Haematology analysers have been used for at least a decade for malaria diagnosis [7,11,23,26,29,33]. The XN-31 is an automated haematology analyser that obtained CE marking in April 2019 to support malaria diagnosis in whole blood samples [27,35,36,40]. Using fluorescence flow cytometry (FFC) technology, it quantifies malaria-infected red blood cells (MI-RBC) in human blood, i.e., RBCs containing nucleic acids [12,13]. Together with a complete blood count (CBC), it gives a qualitative result as well as quantification of MI-RBC per microliter (μL), and as a percentage of infected red blood cells (MI-RBC%). This analyser thereby allows for accurate and standardised detection of malaria parasites in human blood as it provides reliable results 24/7, regardless of the availability of a malaria-experienced professional [17,22,31].

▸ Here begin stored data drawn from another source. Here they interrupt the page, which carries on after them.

==> src/hw/rtl/ialt_pkg.sv <==
// Shared types, codes and character constants for the indent-aware tokenizer.
package ialt_pkg;

	localparam int COUNT_WIDTH_DEF = 16;
	localparam int RQ_DEPTH        = 4;
	localparam int RQ_PW           = $clog2(RQ_DEPTH);
	localparam int OUT_CW          = 16;

	localparam logic [1:0] KIND_INDENT = 2'd0;
	localparam logic [1:0] KIND_BYTE   = 2'd1;
	localparam logic [1:0] KIND_END    = 2'd2;

	localparam logic [7:0] CH_SPACE  = 8'h20;
	localparam logic [7:0] CH_TAB    = 8'h09;
	localparam logic [7:0] CH_NL     = 8'h0A;
	localparam logic [7:0] CH_VT     = 8'h0B;
	localparam logic [7:0] CH_FF     = 8'h0C;
	localparam logic [7:0] CH_CR     = 8'h0D;
	localparam logic [7:0] CH_LPAREN = 8'h28;
	localparam logic [7:0] CH_RPAREN = 8'h29;
	localparam logic [7:0] CH_SEMI   = 8'h3B;
	localparam logic [7:0] CH_DQUOTE = 8'h22;
	localparam logic [7:0] CH_COMMA  = 8'h2C;
	localparam logic [7:0] CH_SQUOTE = 8'h27;
	localparam logic [7:0] CH_BTICK  = 8'h60;
	localparam logic [7:0] CH_AT     = 8'h40;
	localparam logic [7:0] CH_COLON  = 8'h3A;
	localparam logic [7:0] CH_TILDE  = 8'h7E;
	localparam logic [7:0] CH_BANG   = 8'h21;
	localparam logic [7:0] CH_DOT    = 8'h2E;
	localparam logic [7:0] CH_AMP    = 8'h26;
	localparam logic [7:0] CH_BSLASH = 8'h5C;

	typedef enum logic [2:0] {
		M_INIT    = 3'd0,
		M_INDENT  = 3'd1,
		M_COMMENT = 3'd2,
		M_BETWEEN = 3'd3,
		M_WORD    = 3'd4,
		M_STRING  = 3'd5,
		M_ESCAPE  = 3'd6,
		M_UNQUOTE = 3'd7
	} ialt_mode_t;

	typedef struct packed {
		logic [1:0]        kind;
		logic [7:0]        byte_out;
		logic              first_byte;
		logic [OUT_CW-1:0] indent_level;
		logic [OUT_CW-1:0] spaces_before;
	} ialt_res_t;

	// all results caused by one input byte, res[0] goes out first
	typedef struct packed {
		logic [1:0]           n;
		ialt_res_t [2:0]      res;
	} ialt_grp_t;

	function automatic logic is_ws(logic [7:0] c);
		return c == CH_SPACE || c == CH_TAB || c == CH_NL || c == CH_CR ||
			c == CH_VT || c == CH_FF;
	endfunction

	function automatic logic is_punct(logic [7:0] c);
		return c == CH_LPAREN || c == CH_RPAREN || c == CH_SEMI || c == CH_DQUOTE;
	endfunction

	function automatic logic is_quote(logic [7:0] c);
		return c == CH_COMMA || c == CH_SQUOTE || c == CH_BTICK || c == CH_AT;
	endfunction

	function automatic logic is_ssyntax(logic [7:0] c);
		return c == CH_COLON || c == CH_TILDE || c == CH_BANG || c == CH_DOT ||
			c == CH_AMP;
	endfunction

	function automatic ialt_res_t mk_res(logic [1:0] kind, logic [7:0] b, logic first,
			logic [OUT_CW-1:0] ind, logic [OUT_CW-1:0] sp);
		ialt_res_t r;
		r.kind          = kind;
		r.byte_out      = b;
		r.first_byte    = first;
		r.indent_level  = ind;
		r.spaces_before = sp;
		return r;
	endfunction

	function automatic ialt_grp_t grp_put(ialt_grp_t g, ialt_res_t r);
		ialt_grp_t o;
		o = g;
		case (g.n)
			2'd0: o.res[0] = r;
			2'd1: o.res[1] = r;
			2'd2: o.res[2] = r;
			default: ;
		endcase
		if (g.n != 2'd3)
			o.n = g.n + 2'd1;
		return o;
	endfunction

endpackage

==> src/hw/rtl/ialt_core.sv <==
// Tokenizer state machine: consumes one byte per beat and builds its result group.
module ialt_core #(
	parameter int COUNT_WIDTH = ialt_pkg::COUNT_WIDTH_DEF
) (
	input  logic                clk,
	input  logic                arst_n,
	input  logic                acc,
	input  logic [7:0]          ch,
	input  logic                end_of_input,
	output logic                push,
	output ialt_pkg::ialt_grp_t grp
);
	import ialt_pkg::*;

	localparam int CWP = COUNT_WIDTH + 1;

	ialt_mode_t             mode_q, mode_d;
	logic [COUNT_WIDTH-1:0] indent_cnt_q, indent_cnt_d;
	logic [COUNT_WIDTH-1:0] cur_indent_q, cur_indent_d;
	logic [COUNT_WIDTH-1:0] space_cnt_q, space_cnt_d;
	logic [7:0]             prev_byte_q, prev_byte_d;
	logic                   colon_q, colon_d;
	logic                   do_btw, do_start;
	logic [COUNT_WIDTH-1:0] sp_save;
	ialt_grp_t              g;

	function automatic logic [COUNT_WIDTH-1:0] sat_add(logic [COUNT_WIDTH-1:0] a,
			logic [1:0] k);
		logic [COUNT_WIDTH:0] s;
		s = {1'b0, a} + CWP'(k);
		return s[COUNT_WIDTH] ? '1 : s[COUNT_WIDTH-1:0];
	endfunction

	always_ff @(posedge clk or negedge arst_n) begin
		if (!arst_n) begin
			mode_q       <= M_INIT;
			indent_cnt_q <= '0;
			cur_indent_q <= '0;
			space_cnt_q  <= '0;
			prev_byte_q  <= '0;
			colon_q      <= 1'b0;
		end else if (acc) begin
			mode_q       <= mode_d;
			indent_cnt_q <= indent_cnt_d;
			cur_indent_q <= cur_indent_d;
			space_cnt_q  <= space_cnt_d;
			prev_byte_q  <= prev_byte_d;
			colon_q      <= colon_d;
		end
	end

	always_comb begin
		mode_d       = mode_q;
		indent_cnt_d = indent_cnt_q;
		cur_indent_d = cur_indent_q;
		space_cnt_d  = space_cnt_q;
		prev_byte_d  = prev_byte_q;
		colon_d      = colon_q;
		do_btw       = 1'b0;
		do_start     = 1'b0;
		sp_save      = '0;
		g            = '0;

		if (end_of_input) begin
			if (mode_q == M_WORD) begin
				if (!colon_q)
					g = grp_put(g, mk_res(KIND_END, '0, 1'b0, '0, '0));
			end else if (mode_q == M_STRING || mode_q == M_ESCAPE ||
					mode_q == M_UNQUOTE) begin
				g = grp_put(g, mk_res(KIND_END, '0, 1'b0, '0, '0));
			end
			mode_d       = M_INIT;
			indent_cnt_d = '0;
			cur_indent_d = '0;
			space_cnt_d  = '0;
			prev_byte_d  = '0;
			colon_d      = 1'b0;
		end else begin
			case (mode_q)
				M_INIT, M_INDENT: begin
					if (ch == CH_SEMI) begin
						mode_d = M_COMMENT;
					end else if (ch == CH_NL) begin
						indent_cnt_d = '0;
					end else if (ch == CH_SPACE) begin
						indent_cnt_d = sat_add(indent_cnt_q, 2'd1);
					end else if (ch == CH_TAB) begin
						indent_cnt_d = sat_add(indent_cnt_q, 2'd2);
					end else if (!is_ws(ch)) begin
						cur_indent_d = indent_cnt_q;
						g = grp_put(g, mk_res(KIND_INDENT, '0, 1'b0,
							OUT_CW'(indent_cnt_q), '0));
						space_cnt_d = '0;
						do_start    = 1'b1;
					end
				end
				M_COMMENT: begin
					if (ch == CH_NL) begin
						mode_d       = M_INDENT;
						indent_cnt_d = '0;
					end
				end
				M_BETWEEN: begin
					do_btw = 1'b1;
				end
				M_WORD: begin
					if (is_ws(ch) || is_punct(ch) ||
							(is_quote(ch) && !is_ssyntax(prev_byte_q))) begin
						// close the word; a held lone colon vanishes
						if (colon_q)
							colon_d = 1'b0;
						else
							g = grp_put(g, mk_res(KIND_END, '0, 1'b0, '0, '0));
						space_cnt_d = '0;
						mode_d      = M_BETWEEN;
						do_btw      = 1'b1;
					end else begin
						if (colon_q) begin
							g = grp_put(g, mk_res(KIND_BYTE, CH_COLON, 1'b1,
								OUT_CW'(cur_indent_q), OUT_CW'(space_cnt_q)));
							space_cnt_d = '0;
							colon_d     = 1'b0;
						end
						g = grp_put(g, mk_res(KIND_BYTE, ch, 1'b0, '0, '0));
						prev_byte_d = ch;
					end
				end
				M_STRING: begin
					g = grp_put(g, mk_res(KIND_BYTE, ch, 1'b0, '0, '0));
					if (ch == CH_BSLASH) begin
						mode_d = M_ESCAPE;
					end else if (ch == CH_DQUOTE) begin
						g = grp_put(g, mk_res(KIND_END, '0, 1'b0, '0, '0));
						space_cnt_d = '0;
						mode_d      = M_BETWEEN;
					end
				end
				M_ESCAPE: begin
					g = grp_put(g, mk_res(KIND_BYTE, ch, 1'b0, '0, '0));
					mode_d = M_STRING;
				end
				M_UNQUOTE: begin
					if (ch == CH_AT) begin
						g = grp_put(g, mk_res(KIND_BYTE, ch, 1'b0, '0, '0));
						g = grp_put(g, mk_res(KIND_END, '0, 1'b0, '0, '0));
						space_cnt_d = '0;
						mode_d      = M_BETWEEN;
					end else begin
						g = grp_put(g, mk_res(KIND_END, '0, 1'b0, '0, '0));
						space_cnt_d = '0;
						mode_d      = M_BETWEEN;
						do_btw      = 1'b1;
					end
				end
				default: ;
			endcase

			// byte seen between tokens (also the byte that ended a word or comma)
			if (do_btw) begin
				if (ch == CH_NL) begin
					mode_d       = M_INDENT;
					indent_cnt_d = '0;
					space_cnt_d  = '0;
				end else if (ch == CH_SEMI) begin
					mode_d       = M_COMMENT;
					indent_cnt_d = '0;
					space_cnt_d  = '0;
				end else if (ch == CH_SPACE) begin
					space_cnt_d = sat_add(space_cnt_d, 2'd1);
				end else if (ch == CH_TAB) begin
					space_cnt_d = sat_add(space_cnt_d, 2'd2);
				end else if (!is_ws(ch)) begin
					do_start = 1'b1;
				end
			end

			if (do_start) begin
				sp_save = space_cnt_d;
				if (ch == CH_COLON) begin
					colon_d     = 1'b1;
					prev_byte_d = ch;
					mode_d      = M_WORD;
				end else begin
					space_cnt_d = '0;
					g = grp_put(g, mk_res(KIND_BYTE, ch, 1'b1,
						OUT_CW'(cur_indent_d), OUT_CW'(sp_save)));
					if (ch == CH_DQUOTE) begin
						mode_d = M_STRING;
					end else if (ch == CH_COMMA) begin
						mode_d = M_UNQUOTE;
					end else if (ch == CH_LPAREN || ch == CH_RPAREN || is_quote(ch)) begin
						g = grp_put(g, mk_res(KIND_END, '0, 1'b0, '0, '0));
						mode_d = M_BETWEEN;
					end else begin
						prev_byte_d = ch;
						mode_d      = M_WORD;
					end
				end
			end
		end
	end

	assign grp  = g;
	assign push = acc && (g.n != 2'd0);

endmodule

==> src/hw/rtl/ialt_rq.sv <==
// Result queue: holds result groups and hands them out one result per beat.
module ialt_rq (
	input  logic                clk,
	input  logic                arst_n,
	input  logic                push,
	input  ialt_pkg::ialt_grp_t push_grp,
	output logic                full,
	output logic                res_valid,
	input  logic                res_ready,
	output ialt_pkg::ialt_res_t res,
	output logic                res_last
);
	import ialt_pkg::*;

	ialt_grp_t        mem_q [RQ_DEPTH];
	logic [RQ_PW-1:0] wr_ptr_q, rd_ptr_q;
	logic [RQ_PW:0]   cnt_q;
	logic [1:0]       sub_q;
	ialt_grp_t        head;
	logic             pop;

	assign head      = mem_q[rd_ptr_q];
	assign res_valid = cnt_q != '0;
	assign res       = head.res[sub_q];
	assign res_last  = sub_q == (head.n - 2'd1);
	assign pop       = res_valid && res_ready && res_last;
	assign full      = cnt_q == (RQ_PW + 1)'(RQ_DEPTH);

	always_ff @(posedge clk) begin
		if (push)
			mem_q[wr_ptr_q] <= push_grp;
	end

	always_ff @(posedge clk or negedge arst_n) begin
		if (!arst_n) begin
			wr_ptr_q <= '0;
			rd_ptr_q <= '0;
			cnt_q    <= '0;
			sub_q    <= '0;
		end else begin
			if (push)
				wr_ptr_q <= wr_ptr_q + 1'b1;
			if (pop) begin
				rd_ptr_q <= rd_ptr_q + 1'b1;
				sub_q    <= '0;
			end else if (res_valid && res_ready) begin
				sub_q <= sub_q + 2'd1;
			end
			if (push && !pop)
				cnt_q <= cnt_q + 1'b1;
			else if (pop && !push)
				cnt_q <= cnt_q - 1'b1;
		end
	end

endmodule

==> src/hw/rtl/indent_aware_lisp_tokenizer_unit.sv <==
// Top level of the indent-aware tokenizer: byte input, token result stream.
// Takes one source byte per cycle whenever the result queue has a free slot;
// each byte yields zero to three results, all produced in the cycle it is
// taken and queued as one group (the queue holds four groups). Results leave
// at one per cycle while res_ready is high, through the single result port;
// a byte with no results queues no group. Results are registered in the
// queue before they leave. An end-of-input beat closes any open token and
// returns the tokenizer to its reset state.
module indent_aware_lisp_tokenizer_unit #(
	parameter int COUNT_WIDTH = ialt_pkg::COUNT_WIDTH_DEF
) (
	input  logic        clk,
	input  logic        arst_n,
	input  logic        src_valid,
	output logic        src_ready,
	input  logic [7:0]  ch,
	input  logic        end_of_input,
	output logic        res_valid,
	input  logic        res_ready,
	output logic [1:0]  kind,
	output logic [7:0]  byte_out,
	output logic        first_byte,
	output logic [15:0] indent_level,
	output logic [15:0] spaces_before,
	output logic        last
);
	import ialt_pkg::*;

	logic      acc, push, full;
	ialt_grp_t grp;
	ialt_res_t res;

	assign src_ready = !full;
	assign acc       = src_valid && src_ready;

	ialt_core #(
		.COUNT_WIDTH(COUNT_WIDTH)
	) u_core (
		.clk          (clk),
		.arst_n       (arst_n),
		.acc          (acc),
		.ch           (ch),
		.end_of_input (end_of_input),
		.push         (push),
		.grp          (grp)
	);

	ialt_rq u_rq (
		.clk       (clk),
		.arst_n    (arst_n),
		.push      (push),
		.push_grp  (grp),
		.full      (full),
		.res_valid (res_valid),
		.res_ready (res_ready),
		.res       (res),
		.res_last  (last)
	);

	assign kind          = res.kind;
	assign byte_out      = res.byte_out;
	assign first_byte    = res.first_byte;
	assign indent_level  = res.indent_level;
	assign spaces_before = res.spaces_before;

endmodule

==> config.mk <==
export PLATFORM = sky130hd
export DESIGN_NAME = indent_aware_lisp_tokenizer_unit
export DESIGN_NICKNAME = d
export VERILOG_FILES = /design/src/hw/rtl/ialt_pkg.sv /design/src/hw/rtl/ialt_core.sv /design/src/hw/rtl/ialt_rq.sv /design/src/hw/rtl/indent_aware_lisp_tokenizer_unit.sv
export SDC_FILE = /design/constraint.sdc
export NUM_CORES = 1
export LEC_CHECK = 0
export ABC_AREA = 1
export BUFFER_PORTS_ARGS = -buffer_cell sky130_fd_sc_hd__buf_2
export CAP_MARGIN = 10
export CORE_MARGIN = 10
export CORE_UTILIZATION = 31
export DETAILED_ROUTE_END_ITERATION = 8
export PLACE_DENSITY = 0.54
export SLEW_MARGIN = 20
export SYNTH_ARGS = -nofsm -noshare
export SYNTH_HDL_FRONTEND = slang
export SYNTH_SLANG_ARGS = --single-unit
==> constraint.sdc <==
create_clock -name clk -period 12 [get_ports clk]
set_clock_uncertainty 0.2 [all_clocks]
set_input_delay 1.2 -clock clk [delete_from_list [all_inputs] [get_ports clk]]
set_output_delay 1.2 -clock clk [all_outputs]
set_load 0.05 [all_outputs]
==> run summary <==
Count of pins over their slew limit = 0
Area share of the leading cell type in the synthesized netlist = 0.587
Post-layout worst setup margin = 5.35 ns
Worst r2r src = u_core.prev_byte_q[1]$_DFFE_PN0P_
CTS clk-pin slew, worst paths = 0.06 ns
Worst hold slack = 0.315 ns
Nature of the critical path endpoint = flop
Setup repair after global routing missed its margin = no
Average wire per cell in the routed design = 19.0 um
Quantity of hold-fixing buffers added after cts = 0
Avg Vias per Cell = 4.92
Type of the worst setup path = input port to flop
Part of the cycle the worst path needs = 0.554
Cell type with the highest aggregate area in the netlist = edfxtp_1
Total negative slack for setup checks = 0 ns
Synthesized area divided by synthesized cell count = 10.8 um2
Power density cells = 263 nW/um2
Worst hold-check path type = input port to asynchronous set/reset pin
Post-detail-place hpwl = 44600 um
Fraction of final layout cells with drive strength greater than 1 = 0.0863
Overall die area = 97900 um2
Highest cell delay on the worst timing path = 0.85 ns
Top delay family on crit path = simple AND/OR/NAND/NOR gates
Met1 Usage GRT = 0.203
Maximum number of pins on one net before global-route repair = 186
Primary flip-flop cell chosen by synthesis mapping = edfxtp_1
Antenna fix cells = 0
Number of remaining DRC errors = 0
Number of enable flip-flop cells after synthesis = 520
Hold Violations, Final = 0
Num CTS Buffers = 67
Weighted congestion at the end of routability-driven global placement = 0.898
Antenna Violating Nets Remaining = 0
Die X = 313 um
Cell total after placement = 3772
Violation count after the first detailed-route iteration = 1875
Count of input and output buffers = 58
Peak VDD IR = 0.188 mV
Number of cell instances on the worst register-to-register path = 20
Result of the run = finished, final reports clean
Fraction of the mapped netlist area in adder cells = 0.00499
Final Util = 0.363
Main combinational cell family by area after synthesis = compound AO/OA/AOI/OAI gates
Starting utilization of the core area = 0.312
Routed wire length = 74100 um
Placeable core area = 85100 um2
CP Data Arrival Time = 6.69 ns
Postcts setup bufs = 0
Source-to-sink clock delay at the later pin of the worst-skew pair = 0.63 ns
Area overhead of the layout relative to synthesis = 16.3%
Vias in the first global route = 18300
Total GRT Usage = 0.147
Clock tree buffer depth = 3
Crit. path cell count = 21
Fraction of synthesized area in multiplexers = 0
Num Clock Sinks = 589
GRT Max-Usage Layer = met2
CP Launch Type = input port
Met2 routing resource usage after global routing = 0.230
Area taken by multi-input logic gates = 8890 um2
Rel. slew slack = 0.238
Chip height = 313 um
Area used by sequential logic in the layout = 17400 um2
Non-Filler Instances = 3890
Number of warnings reported in the yosys synthesis log = 0
Share of the yosys chip area belonging to registers = 0.652
Peak fanout along the critical path = 55
Filler cell count = 8555
Number of instances resized during post-cts repair = 0
Root buffer cell = clkbuf_16
Clock period minus worst slack = 6.65 ns
Nets = 2720
Synth Area in Compound Gates = 0.150
Number of rows created at floorplan = 107
Distinct cells, synth = 58
GR Overflow Total = 0
TritonCTS clock tree = done
Mapped cell area = 26600 um2
Number of levels in the clock H-tree = 3
Buffer and inverter count on the worst path = 4
Leakage power figure = 0.0111 uW
Post-Place Setup Slack = 4.73 ns
Worst endpoint required time = 12.04 ns
Number of max-cap violations = 0
Post-Syn Instances = 2461
Antenna violations before repair = 0
Area contributors post-synth = edfxtp_1, dfrtp_1, o21ai_0
Async S/R FF share, synth = 0.117
Finish-stage setup viols = 0
Basic-gate share of the synthesized area counting and, or, nand and nor cells = 0.137
Measured slew at the worst slew-check pin = 1.14 ns
Drt pass-1 iters = 5
Cell-by-cell listing of the critical path = buf_2 -> inv_2 -> nor2_1 -> nand2_1 -> nor2_2 -> nor2_4 -> nand3_4 -> nor2_4 -> a21oi_2 -> nor3_4 -> nand2_1 -> nand2_1 -> clkinv_2 -> nand2_4 -> nor2_4 -> nand2_1 -> nand3_1 -> nand3_1 -> nand2_2 -> nor2_4 -> buf_4
Maximum clock rate = 0.150 GHz
Top-Level Pins = 59
First-pass GRT wire length = 113000 um
Routing usage on met3 = 0.0305
Origin of the worst setup path = ch[5]
Synthesized-area fraction occupied by xor and xnor cells = 0.00856
DR vias = 19100
Slowest CP cell = nor2_4
#FFs+latches synth = 589
-- sequential cells by signal, indices dropped and copies added (netlist names), 3 cells and up --
| signal | cells |
|---|---|
| u_rq.mem_q | 520 |
| u_rq.cnt_q | 3 |
| u_core.prev_byte_q | 8 |
| u_core.space_cnt_q | 16 |
| u_core.mode_q | 3 |
| u_core.cur_indent_q | 16 |
| u_core.indent_cnt_q | 16 |
-- where the power goes --
part / leakage, uW / total (uW) / switching (uW) / internal (uW)
logic: 0.00437 / 3260 / 2530 / 730
registers: 0.00573 / 2940 / 198 / 2740
clock network: 0.00101 / 1940 / 835 / 1100
-- cell usage in the layout (no fill, tap or decap), types with 66 or more instances in the layout --
master	synthesis	final
o22ai_1	103	103
o221ai_1	67	67
nand2_1	312	312
clkbuf_16	0	68
nor2_1	365	360
edfxtp_1	520	520
conb_1	1	228
dfrtp_1	69	66
inv_1	161	160
o21ai_0	320	320
nand3_1	73	73
-- final timing paths --
| kind | endpoint | slack (ns) |
|---|---|---|
| worst max register to register | u_rq.mem_q[0][54]$_DFFE_PP_ | 5.99 |
| max in group asynchronous | u_core.space_cnt_q[5]$_DFFE_PN0P_ | 10.26 |
| worst max-delay path | u_rq.mem_q[0][54]$_DFFE_PP_ | 5.35 |
| min in group clk | u_core.prev_byte_q[5]$_DFFE_PN0P_ | 0.33 |
| worst min-delay path | u_core.cur_indent_q[6]$_DFFE_PN0P_ | 0.31 |
| worst min register to register | u_core.prev_byte_q[5]$_DFFE_PN0P_ | 0.33 |
-- synthesized netlist by cell type (all sizes together), types with 3 or more instances --
master	instances
dfrtp	69
xor2	24
edfxtp	520
a221oi	3
nand4	16
a32oi	8
nand2	317
o22ai	103
o21ai	329
nor4	5
inv	172
nor2	384
a21oi	63
buf	22
a32o	23
nor3	54
clkinv	5
nand3	80
a211oi	17
o221ai	67
o211ai	24
ha	9
clkbuf	121
-- routing by layer --
layer	vias up	part of all wire
met1	9319	0.46
li1	9149	-
met4	0	0.025
met5	-	0
met3	109	0.064
met2	544	0.45
-- final cells by class --
class	count	share of cell area
clock inverter	26	0.00769
multi-input combinational	1779	0.288
timing repair buffer	83	0.0159
inverter	177	0.0219
sequential	589	0.561
tap	1144	0.0463
clock buffer	92	0.0593
-- through the flow --
step | instance area (um2) | power (uW)
6_report | 30900 | 8130
5_1_grt | 30900 | 8590
4_1_cts | 30900 | 8230
3_5_place_dp | 28800 | 6270
3_3_place_gp | 28800 | 6270
2_1_floorplan | 27400 | 5220
-- cells by family (layout without fill, tap and decap cells) --
group,after synthesis,in the layout
compound gates,656,656
fa+ha+maj,10,10
simple gates,859,859
buf+inv,320,378
flops,589,589
other cells,1,228
xor+xnor,26,26
(Power assumes the default switching activity.)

The first objective of this study was to evaluate the diagnostic accuracy of the XN-31 automated haematology analyser (sensitivity, specificity, negative predictive value, and positive predictive value) for the initial diagnosis and/or follow-up of imported malaria cases compared to the reference malaria tests including RDT, LAMP, and microscopy [32]. The secondary objectives were to compare thePlasmodiumspecies identification and parasitemia assessed by XN-31 to those performed by microscopic examination of the thin smear, and to study the repeatability over time of the XN-31 method after blood storage under different conditions.

Materials and methods


This was a non-interventional study, without any additional procedures. Data were collected during routine patient care. Provided data were centrally checked for completeness, plausibility, and integrity before analysis. To ensure reproducibility and completeness of data extraction, an excel spreadsheet (Microsoft Corp., Redmond, WA, USA) compiling all variables to be extracted was used.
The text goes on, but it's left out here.